しかし、70年代の栄光があるエアロスミスまでもがアメリカンロックビジネス戦略に乗ってしまうあたりは往年のファンからしてみたらかなりの裏切りに感じたものだ。やっぱりロックってのは自分で曲作って楽器やって、っていうのがあるからさ、そういうもんじゃないっていうのはアイドル、みたいなね。それがエアロスミスでヤラれちゃうんだから困ったもんだ。まぁ、もちろん曲調もアレンジのセンスもミックスも全てが昔のエアロスミスとは全く異なっているので、同じメンバーによる作品と云えども全く違うバンドと言っても良いくらいに80年代中期以降のエアロスミスは変化している。

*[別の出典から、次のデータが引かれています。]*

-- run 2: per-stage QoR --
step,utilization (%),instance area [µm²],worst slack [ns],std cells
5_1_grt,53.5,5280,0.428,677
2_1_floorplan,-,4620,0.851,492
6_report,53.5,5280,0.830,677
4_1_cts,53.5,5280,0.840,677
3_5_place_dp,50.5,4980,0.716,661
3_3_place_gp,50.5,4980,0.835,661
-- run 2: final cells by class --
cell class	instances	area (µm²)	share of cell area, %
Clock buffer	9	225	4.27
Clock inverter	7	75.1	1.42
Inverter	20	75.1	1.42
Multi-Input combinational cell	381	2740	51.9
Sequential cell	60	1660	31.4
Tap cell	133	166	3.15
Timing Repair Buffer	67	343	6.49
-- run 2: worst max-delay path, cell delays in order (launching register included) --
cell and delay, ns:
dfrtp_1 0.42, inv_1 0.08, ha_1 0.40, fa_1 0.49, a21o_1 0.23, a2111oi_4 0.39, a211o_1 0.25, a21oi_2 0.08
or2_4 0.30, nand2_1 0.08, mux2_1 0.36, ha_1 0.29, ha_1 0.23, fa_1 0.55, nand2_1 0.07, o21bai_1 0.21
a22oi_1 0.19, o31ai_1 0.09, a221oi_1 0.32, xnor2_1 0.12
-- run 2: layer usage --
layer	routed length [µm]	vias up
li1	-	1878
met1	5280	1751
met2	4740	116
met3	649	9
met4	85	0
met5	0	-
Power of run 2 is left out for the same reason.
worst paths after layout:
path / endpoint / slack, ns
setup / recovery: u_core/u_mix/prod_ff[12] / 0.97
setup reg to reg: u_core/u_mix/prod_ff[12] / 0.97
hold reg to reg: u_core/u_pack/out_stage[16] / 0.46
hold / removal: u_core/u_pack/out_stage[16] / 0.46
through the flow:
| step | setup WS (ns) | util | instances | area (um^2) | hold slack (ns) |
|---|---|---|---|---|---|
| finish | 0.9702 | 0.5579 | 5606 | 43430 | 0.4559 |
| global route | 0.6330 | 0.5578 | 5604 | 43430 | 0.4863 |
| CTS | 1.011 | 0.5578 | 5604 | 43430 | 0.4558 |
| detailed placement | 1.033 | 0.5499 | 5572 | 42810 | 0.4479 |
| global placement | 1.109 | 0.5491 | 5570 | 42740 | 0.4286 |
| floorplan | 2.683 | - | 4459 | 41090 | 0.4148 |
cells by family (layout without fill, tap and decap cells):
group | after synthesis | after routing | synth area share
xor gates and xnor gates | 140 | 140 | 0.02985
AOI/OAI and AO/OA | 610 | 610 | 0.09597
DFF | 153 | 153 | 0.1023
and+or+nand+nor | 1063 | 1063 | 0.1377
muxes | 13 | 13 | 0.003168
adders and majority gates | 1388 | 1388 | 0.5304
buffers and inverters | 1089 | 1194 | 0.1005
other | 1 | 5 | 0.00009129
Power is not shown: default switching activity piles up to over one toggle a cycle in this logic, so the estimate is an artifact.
==> src/rtl/cbc_out_if.sv <==
// Output channel of the balance controller: one drive result per beat.
// Depends on cbc_pkg for the drive width.
interface cbc_out_if;
  import cbc_pkg::*;

  logic                      valid;
  logic                      ready;
  logic signed [DRIVE_W-1:0] motor_drive;
  logic                      integral_clamped;

  modport source (
    output valid, motor_drive, integral_clamped,
    input  ready
  );

  modport sink (
    input  valid, motor_drive, integral_clamped,
    output ready
  );
endinterface
**config.mk**
```make
export PLATFORM = sky130hd
export DESIGN_NAME = bytecode_type_stack_verifier_top
export DESIGN_NICKNAME = d
export VERILOG_FILES = /design/src/rtl/core/tsv_pkg.sv /design/src/rtl/core/tsv_ram.sv /design/src/rtl/core/tsv_step.sv /design/src/rtl/core/bytecode_type_stack_verifier_top.sv
export SDC_FILE = /design/constraint.sdc
export NUM_CORES = 2
export LEC_CHECK = 0
export ABC_AREA = 1
export BUFFER_PORTS_ARGS = -buffer_cell sky130_fd_sc_hd__buf_2
export CORE_ASPECT_RATIO = 0.75
export CORE_MARGIN = 3
export CORE_UTILIZATION = 50
export CTS_CLUSTER_DIAMETER = 60
export CTS_CLUSTER_SIZE = 24
export DETAILED_ROUTE_END_ITERATION = 8
export PLACE_DENSITY = 0.74
export RECOVER_POWER = 25
export SLEW_MARGIN = 20
export SYNTH_ARGS = -nofsm -noshare
export SYNTH_HDL_FRONTEND = slang
export SYNTH_SLANG_ARGS = --single-unit
```
**constraint.sdc**
```tcl
create_clock -name clk -period 6.1 [get_ports clk]
set_input_delay 0.61 -clock clk [delete_from_list [all_inputs] [get_ports clk]]
set_output_delay 0.61 -clock clk [all_outputs]
set_load 0.005 [all_outputs]
```
**src/rtl/core/tsv_pkg.sv**
```systemverilog
`default_nettype none
// Shared types and constants for the type stack verifier
package tsv_pkg;

	// Op codes; codes 13 to 15 are invalid
	typedef enum logic [3:0] {
		OP_NOP     = 4'd0,
		OP_END     = 4'd1,
		OP_I8      = 4'd2,
		OP_I16     = 4'd3,
		OP_I32     = 4'd4,
		OP_PTR     = 4'd5,
		OP_I64     = 4'd6,
		OP_ADDR    = 4'd7,
		OP_DBADDR  = 4'd8,
		OP_LD      = 4'd9,
		OP_STR     = 4'd10,
		OP_SYS     = 4'd11,
		OP_BUILTIN = 4'd12
	} opcode_t;

	// Status codes reported with each result
	typedef enum logic [2:0] {
		ST_OK          = 3'd0,
		ST_BAD_OPCODE  = 3'd1,
		ST_TOO_LARGE   = 3'd2,
		ST_RANGE       = 3'd3,
		ST_UNDERFLOW   = 3'd4,
		ST_BAD_SYS     = 3'd5,
		ST_BAD_BUILTIN = 3'd6,
		ST_NO_MEM      = 3'd7
	} status_t;

	localparam logic [2:0]  KIND_PTR      = 3'd3;
	localparam logic [2:0]  KIND_VOID     = 3'd5;
	localparam logic [63:0] OPERAND_LIMIT = 64'hFFFF_FFFF;
	localparam logic [63:0] SYS_COUNT     = 64'd3;
	localparam logic [63:0] SYS_EXIT      = 64'd0;
	localparam logic [63:0] BUILTIN_COUNT = 64'd4;

	// Items each op needs on the stack
	localparam logic [1:0]  NEED_LD       = 2'd1;
	localparam logic [1:0]  NEED_STR      = 2'd2;
	localparam logic [1:0]  NEED_EXIT     = 2'd1;
	localparam logic [1:0]  NEED_RW       = 2'd3;

	// One stack entry: element kind and element count
	typedef struct packed {
		logic [2:0]  kind;
		logic [31:0] count;
	} slot_t;

	localparam int SLOT_W = $bits(slot_t);

	// Control from the op decoder to the state registers
	typedef struct packed {
		logic       set_err;
		status_t    err_code;
		logic [1:0] err_exp;
		logic       underflow;
		logic       wr_en;
		logic       top_from_mem;
		slot_t      new_top;
	} step_ctl_t;

endpackage
`default_nettype wire

```
**src/rtl/core/tsv_ram.sv**
```systemverilog
`default_nettype none
// Generic single write, single read RAM with registered read data
module tsv_ram #(
	parameter int WIDTH = 35,
	parameter int DEPTH = 64
) (
	input  wire logic                     clk,
	input  wire logic                     wr_en,
	input  wire logic [$clog2(DEPTH)-1:0] wr_addr,
	input  wire logic [WIDTH-1:0]         wr_data,
	input  wire logic [$clog2(DEPTH)-1:0] rd_addr,
	output      logic [WIDTH-1:0]         rd_data
);

	logic [WIDTH-1:0] mem_q [DEPTH];

	always_ff @(posedge clk) begin
		if (wr_en) begin
			mem_q[wr_addr] <= wr_data;
		end
		rd_data <= mem_q[rd_addr];
	end

endmodule
`default_nettype wire

```
**src/rtl/core/tsv_step.sv**
```systemverilog
`default_nettype none
// Decodes one op against the current depth and works out the stack update
module tsv_step
	import tsv_pkg::*;
#(
	parameter int STACK_DEPTH = 64,
	parameter int DEPTH_W     = 7
) (
	input  wire logic               valid,
	input  wire logic [3:0]         opcode,
	input  wire logic [63:0]        operand,
	input  wire logic [2:0]         load_kind,
	input  wire logic [31:0]        load_count,
	input  wire logic [DEPTH_W-1:0] depth,
	input  wire status_t            sticky,
	input  wire logic [15:0]        db_count,
	output      step_ctl_t          ctl,
	output      logic [DEPTH_W-1:0] depth_next
);

	logic       do_push;
	logic [2:0] push_kind;
	logic       full;
	logic       too_large;
	logic [2:0] ld_kind;

	assign full      = (depth == DEPTH_W'(STACK_DEPTH));
	assign too_large = (operand >= OPERAND_LIMIT);
	assign ld_kind   = (load_kind > KIND_VOID) ? KIND_VOID : load_kind;

	always_comb begin
		ctl          = '0;
		ctl.err_code = ST_OK;
		depth_next   = depth;
		do_push      = 1'b0;
		push_kind    = KIND_PTR;

		if (valid && sticky == ST_OK) begin
			unique case (opcode)
				OP_NOP: begin
				end
				OP_END: begin
					depth_next = '0;
				end
				OP_I8, OP_I16, OP_I32, OP_PTR, OP_I64: begin
					do_push   = 1'b1;
					push_kind = 3'(opcode - 4'(OP_I8));
				end
				OP_ADDR: begin
					// index zero always passes the range check, else it must lie below the depth
					if (too_large) begin
						ctl.set_err  = 1'b1;
						ctl.err_code = ST_TOO_LARGE;
					end else if (operand != '0 && operand >= 64'(depth)) begin
						ctl.set_err  = 1'b1;
						ctl.err_code = ST_RANGE;
					end else begin
						do_push = 1'b1;
					end
				end
				OP_DBADDR: begin
					if (too_large) begin
						ctl.set_err  = 1'b1;
						ctl.err_code = ST_TOO_LARGE;
					end else if (operand >= 64'(db_count)) begin
						ctl.set_err  = 1'b1;
						ctl.err_code = ST_RANGE;
					end else begin
						do_push = 1'b1;
					end
				end
				OP_LD: begin
					if (depth < DEPTH_W'(NEED_LD)) begin
						ctl.set_err   = 1'b1;
						ctl.err_code  = ST_UNDERFLOW;
						ctl.err_exp   = NEED_LD;
						ctl.underflow = 1'b1;
					end else begin
						ctl.wr_en   = 1'b1;
						ctl.new_top = '{kind: ld_kind, count: load_count};
					end
				end
				OP_STR: begin
					if (depth < DEPTH_W'(NEED_STR)) begin
						ctl.set_err   = 1'b1;
						ctl.err_code  = ST_UNDERFLOW;
						ctl.err_exp   = NEED_STR;
						ctl.underflow = 1'b1;
					end else begin
						depth_next       = depth - DEPTH_W'(NEED_STR);
						ctl.top_from_mem = 1'b1;
					end
				end
				OP_SYS: begin
					// id check comes before the depth check
					if (operand >= SYS_COUNT) begin
						ctl.set_err  = 1'b1;
						ctl.err_code = ST_BAD_SYS;
					end else if (operand == SYS_EXIT) begin
						if (depth < DEPTH_W'(NEED_EXIT)) begin
							ctl.set_err   = 1'b1;
							ctl.err_code  = ST_UNDERFLOW;
							ctl.err_exp   = NEED_EXIT;
							ctl.underflow = 1'b1;
						end else begin
							depth_next = '0;
						end
					end else begin
						// write and read: three items become one ptr
						if (depth < DEPTH_W'(NEED_RW)) begin
							ctl.set_err   = 1'b1;
							ctl.err_code  = ST_UNDERFLOW;
							ctl.err_exp   = NEED_RW;
							ctl.underflow = 1'b1;
						end else begin
							depth_next  = depth - DEPTH_W'(NEED_RW) + DEPTH_W'(1);
							ctl.wr_en   = 1'b1;
							ctl.new_top = '{kind: KIND_PTR, count: 32'd1};
						end
					end
				end
				OP_BUILTIN: begin
					if (operand >= BUILTIN_COUNT) begin
						ctl.set_err  = 1'b1;
						ctl.err_code = ST_BAD_BUILTIN;
					end else begin
						do_push = 1'b1;
					end
				end
				default: begin
					ctl.set_err  = 1'b1;
					ctl.err_code = ST_BAD_OPCODE;
				end
			endcase

			// common push path
			if (do_push) begin
				if (full) begin
					ctl.set_err  = 1'b1;
					ctl.err_code = ST_NO_MEM;
				end else begin
					depth_next  = depth + DEPTH_W'(1);
					ctl.wr_en   = 1'b1;
					ctl.new_top = '{kind: push_kind, count: 32'd1};
				end
			end
		end
	end

endmodule
`default_nettype wire

```
**src/rtl/core/bytecode_type_stack_verifier_top.sv**
```systemverilog
`default_nettype none
// Type stack verifier for the bytecode of one procedure. Ops are issued with
// start and are taken in every cycle (busy never rises); each op gives one
// result word via the input and result registers, shown for one cycle with
// done, and the receiver cannot stall it. Throughput is one op per clock, set
// by the top-of-stack register and a RAM read port that keeps the entry two
// below the top prefetched, so a pop of two finds its new top ready. The first
// error is sticky: later ops are ignored and the error is repeated until reset.
// The user must write data_block_count over the cfg channel only while no op is
// in flight (not enforced here); no clearing pass is needed after reset.
module bytecode_type_stack_verifier_top
	import tsv_pkg::*;
#(
	parameter int STACK_DEPTH = 64
) (
	input  wire logic                               clk,
	input  wire logic                               arst_n,
	input  wire logic                               start,
	output      logic                               busy,
	input  wire logic [3:0]                         opcode,
	input  wire logic [63:0]                        operand,
	input  wire logic [2:0]                         load_kind,
	input  wire logic [31:0]                        load_count,
	input  wire logic                               cfg_valid,
	output      logic                               cfg_ready,
	input  wire logic [15:0]                        cfg_data,
	output      logic                               done,
	output      logic [2:0]                         status,
	output      logic [1:0]                         expected_depth,
	output      logic [$clog2(STACK_DEPTH+1)-1:0]   actual_depth,
	output      logic [$clog2(STACK_DEPTH+1)-1:0]   depth_after,
	output      logic [2:0]                         top_kind,
	output      logic [31:0]                        top_count
);

	localparam int DEPTH_W = $clog2(STACK_DEPTH + 1);
	localparam int ADDR_W  = $clog2(STACK_DEPTH);

	// input register
	logic               valid_s1;
	logic [3:0]         opcode_s1;
	logic [63:0]        operand_s1;
	logic [2:0]         load_kind_s1;
	logic [31:0]        load_count_s1;

	// verifier state
	logic [DEPTH_W-1:0] depth_q;
	status_t            sticky_q;
	logic [1:0]         sticky_exp_q;
	logic [DEPTH_W-1:0] sticky_act_q;
	slot_t              top_q;
	logic [15:0]        db_count_q;

	step_ctl_t          ctl;
	logic [DEPTH_W-1:0] depth_next;
	status_t            sticky_next;
	logic [1:0]         exp_next;
	logic [DEPTH_W-1:0] act_next;
	slot_t              top_next;
	logic [DEPTH_W-1:0] rd_ptr;
	logic [DEPTH_W-1:0] wr_ptr;
	logic [SLOT_W-1:0]  rd_word;

	assign busy      = 1'b0;
	assign cfg_ready = 1'b1;

	// capture the op word
	always_ff @(posedge clk or negedge arst_n) begin
		if (!arst_n) begin
			valid_s1 <= 1'b0;
		end else begin
			valid_s1 <= start && !busy;
		end
	end

	always_ff @(posedge clk) begin
		if (start && !busy) begin
			opcode_s1     <= opcode;
			operand_s1    <= operand;
			load_kind_s1  <= load_kind;
			load_count_s1 <= load_count;
		end
	end

	// configuration register
	always_ff @(posedge clk or negedge arst_n) begin
		if (!arst_n) begin
			db_count_q <= '0;
		end else if (cfg_valid && cfg_ready) begin
			db_count_q <= cfg_data;
		end
	end

	tsv_step #(
		.STACK_DEPTH(STACK_DEPTH),
		.DEPTH_W    (DEPTH_W)
	) u_step (
		.valid     (valid_s1),
		.opcode    (opcode_s1),
		.operand   (operand_s1),
		.load_kind (load_kind_s1),
		.load_count(load_count_s1),
		.depth     (depth_q),
		.sticky    (sticky_q),
		.db_count  (db_count_q),
		.ctl       (ctl),
		.depth_next(depth_next)
	);

	// stack body; the read port always holds the entry two below the top
	assign wr_ptr = depth_next - DEPTH_W'(1);
	assign rd_ptr = depth_next - DEPTH_W'(3);

	tsv_ram #(
		.WIDTH(SLOT_W),
		.DEPTH(STACK_DEPTH)
	) u_ram (
		.clk    (clk),
		.wr_en  (ctl.wr_en),
		.wr_addr(wr_ptr[ADDR_W-1:0]),
		.wr_data(ctl.new_top),
		.rd_addr(rd_ptr[ADDR_W-1:0]),
		.rd_data(rd_word)
	);

	// next top, error and result values
	always_comb begin
		priority if (ctl.wr_en) begin
			top_next = ctl.new_top;
		end else if (ctl.top_from_mem) begin
			top_next = slot_t'(rd_word);
		end else begin
			top_next = top_q;
		end
	end

	assign sticky_next = ctl.set_err ? ctl.err_code : sticky_q;
	assign exp_next    = ctl.set_err ? ctl.err_exp : sticky_exp_q;
	assign act_next    = ctl.set_err ? (ctl.underflow ? depth_q : '0) : sticky_act_q;

	// state update
	always_ff @(posedge clk or negedge arst_n) begin
		if (!arst_n) begin
			depth_q      <= '0;
			sticky_q     <= ST_OK;
			sticky_exp_q <= '0;
			sticky_act_q <= '0;
		end else begin
			depth_q      <= depth_next;
			sticky_q     <= sticky_next;
			sticky_exp_q <= exp_next;
			sticky_act_q <= act_next;
		end
	end

	always_ff @(posedge clk) begin
		top_q <= top_next;
	end

	// result register
	always_ff @(posedge clk or negedge arst_n) begin
		if (!arst_n) begin
			done <= 1'b0;
		end else begin
			done <= valid_s1;
		end
	end

	always_ff @(posedge clk) begin
		if (valid_s1) begin
			status         <= sticky_next;
			expected_depth <= exp_next;
			actual_depth   <= act_next;
			depth_after    <= depth_next;
			top_kind       <= (depth_next != '0) ? top_next.kind : '0;
			top_count      <= (depth_next != '0) ? top_next.count : '0;
		end
	end

`ifndef SYNTHESIS
	a_depth_bound: assert property (@(posedge clk) disable iff (!arst_n)
		depth_q <= DEPTH_W'(STACK_DEPTH))
		else $error("stack depth beyond capacity");

	a_sticky_freeze: assert property (@(posedge clk) disable iff (!arst_n)
		sticky_q != ST_OK |=> $stable(depth_q) && $stable(sticky_q))
		else $error("state changed after a sticky error");

	a_no_write_on_error: assert property (@(posedge clk) disable iff (!arst_n)
		ctl.wr_en |-> sticky_q == ST_OK && !ctl.set_err)
		else $error("stack write together with an error");

	a_done_follows_op: assert property (@(posedge clk) disable iff (!arst_n)
		valid_s1 |=> done)
		else $error("op word without a result");

	a_underflow_fields: assert property (@(posedge clk) disable iff (!arst_n)
		done && status != ST_UNDERFLOW |-> expected_depth == '0 && actual_depth == '0)
		else $error("depth fields set without underflow");
`endif

endmodule
`default_nettype wire
```
* Yosys cells after proc, flatten, opt, wreduce, memory -nomap -nowiden
Memory sizes are Yosys's and may differ from the RTL's. A register that Yosys moved wholly into a read port is not among the register bits.
Cells that the tools add are included.
** Operators by class
- Add/sub/neg operators :: 7
- Multiply operators :: 0
- Div/mod/pow operators :: 0
- Magnitude comparators :: 9
- Equal/unequal tests :: 13
- Shifts and indexed selects :: 0
- Muxes and demuxes :: 57
- Bitwise gates (word level) :: 0
- Reductions and logical operators :: 9
** Operators by type and width (number)
- $mux W35 :: 7
- $mux W7 :: 14
- $pmux W35 S2 :: 1
- $ge A64 B16 Y1 :: 1
- $ge A64 B2 Y1 const B :: 1
- $ge A64 B3 Y1 const B :: 1
- $ge A64 B32 Y1 const B :: 1
- $ge A64 B7 Y1 :: 1
- $logic_not A64 Y1 :: 1
- $reduce_bool A64 Y1 :: 1
- $mux W44 :: 1
- $mux W4 :: 9
- $mux W34 :: 1
- $pmux W4 S7 :: 1
- $pmux W7 S3 :: 1
- $eq A4 B4 Y1 const B :: 5
- $eq A4 B3 Y1 const B :: 4
- $mux W1 :: 15
- $add A7 B1 Y7 const B :: 2
- $lt A7 B2 Y1 const B :: 2
- $sub A7 B2 Y7 const B :: 2
- $mux W3 :: 3
- $pmux W3 S3 :: 1
- $eq A4 B2 Y1 const B :: 2
- other kinds (16) :: 17
** Word-level totals
- Flip-flop bits (word level) :: 229
- Latch bits :: 0
- Bits in writable memories :: 2240
- ROM bits :: 0
- Bits of input ports :: 123
- Output and inout bits :: 57
- Word-level logic and storage cells :: 115
- Memories kept :: 1
** Memories
- u_ram.mem_q :: depth 64, width 35, read ports 1, clocked after memory_dff 1, write ports 1, line tsv_ram.sv:15 : logic [WIDTH-1:0] mem_q [DEPTH];

* Logic depth before layout (Yosys ltp)
- Depth in word-level cells :: 10
- Mapped depth :: 31

* Hierarchy
A second synthesis with hierarchy kept.
** Second synthesis, totals
- Cell total of the unflattened synthesis :: 8486
- Area, all modules :: 101571.2 µm²
** By module, submodules not included
- tsv_ram :: instances 1, cells an instance 7407, area an instance 90921.0 µm²
- bytecode_type_stack_verifier_top :: instances 1, cells an instance 581, area an instance 8147.8 µm²
- tsv_step :: instances 1, cells an instance 498, area an instance 2502.4 µm²

* Worst setup path before layout
OpenSTA, ideal clock, no wires.
- Kind :: register -> register
- Start point :: register valid_s1
- End point :: memory u_ram.mem_q[0][0] (enable)
- Setup time :: 0.427 ns
- Data arrival time :: 5.445 ns
- Setup slack :: 0.228 ns
- Cell stages (with the launch flop) :: 17
- Period minus slack after synthesis :: 5.872 ns
- Path through :: dfrtp_1 nand4_1 clkbuf_1 nor2_1 nand2_2 nand2_2 inv_2 buf_2 buf_2 ha_1 clkbuf_1 inv_2 clkbuf_1 clkbuf_1 nor2_1 nand2_1 nor2_1
** RTL lines
- start, declared :: line bytecode_type_stack_verifier_top.sv:40 : logic valid_s1;
- start signal, assigned :: line bytecode_type_stack_verifier_top.sv:72 : valid_s1 <= start && !busy;
- $logic_and A1 B1 Y1 :: line tsv_step.sv:38 : if (valid && sticky == ST_OK) begin
- $mux W7 :: line tsv_step.sv:38
- named net depth_next[0] :: line bytecode_type_stack_verifier_top.sv:55 : logic [DEPTH_W-1:0] depth_next;
- $sub A6 B1 Y6 :: line bytecode_type_stack_verifier_top.sv:111 : assign wr_ptr = depth_next - DEPTH_W'(1);
- end, declared :: line tsv_ram.sv:15
The timed path passes the listed nets, and every way through them passes these cells.

* Worst setup path after layout
- Start point :: register operand_s1[30]
- End point :: memory u_ram.mem_q[3][3] (enable)
** RTL lines
- start, declared :: line bytecode_type_stack_verifier_top.sv:42 : logic [63:0] operand_s1;
- start signal, assigned :: line bytecode_type_stack_verifier_top.sv:79 : operand_s1 <= operand;
- $ge A64 B7 Y1 or $reduce_bool A64 Y1 (tied branches) :: line tsv_step.sv:54 : end else if (operand != '0 && operand >= 64'(depth)) begin
- $logic_and A1 B1 Y1 :: line tsv_step.sv:54
- $mux W1 :: line tsv_step.sv:54
- $mux W1 :: line tsv_step.sv:51 : if (too_large) begin
- $pmux W1 S4 :: line tsv_step.sv:39 : unique case (opcode)
- $mux W1 :: line tsv_step.sv:38
- $mux W7 * :: line tsv_step.sv:137 : if (do_push) begin
- $mux W7 * :: line tsv_step.sv:38
- named net depth_next[1] :: line bytecode_type_stack_verifier_top.sv:55
- $sub A6 B1 Y6 * :: line bytecode_type_stack_verifier_top.sv:111
Mark *: on every way through the listed nets, which the timed path passes. The rest lies on a longest branch. The select of a mux whose other input is x is not followed.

1989年リリースの「Pump」。この後来日公演をしているけどそれが78年かそこらに来て以来二度目の来日公演で、まだエアロスミスの商業戦略に気付いていなかった多くのファンは70年代の栄光を求めて群がったものだ。いやぁ、かっこ良かったけどさ。そしてそこで気付いたのは往年の曲のかっこ良さと当時の新作群、「Permanent Vacation」「Pump」と言ったアルバムに入っていた曲の圧倒的に垢抜けた王道ロックらしい音に驚いた。好みの問題ではなくてエンターティンメント的な部分や大衆を惹き付ける曲展開やサビ、ノリの良さなどそういう部分では全然違うもん。
「Pump」で言えば「Young Lust」にしろ「Love In An Elevator」「The Other Side」がその代表だし、古くからのエアロスミスを彷彿させるのは「Janie's Got A Gun」だけど、これ、上手過ぎ(笑)。でも面白いなぁ、当時も思ったけど今聴いても思うのが、まぁ、他人に依存しながら作られたアルバムでヌケが良いのはあるとしても、やっぱりエアロスミスの音なんだよ。だから多くのファンに受け入れられているだろうし、新しいファンが70年代のエアロスミスを聴いても古くさく感じなくてちゃんと聴いていられるっていうのはある。やはりこの辺はキャリアの成せる業、そしてもう、どん底にハマりたくはないという全てのメンバーのサラリーマンシップ…とは言わないが、当たり前の真意だろう。
最近のエアロスミスはあまり聴かないけど、この辺のはまだまだかっこ良いなぁ。今のもかっこ良いんだろう、きっと。自分的には何故かここまで、っていう…。うん、何か単なるアメリカンロックになってしまったからだと思う。最初期から聴いていると分かるけど、かなり英国的なロックの香りがしたバンドだったのがこうなっちゃうとね。ま、でも、ライブ見たり聴いたりはしてるんだけどさ(笑)。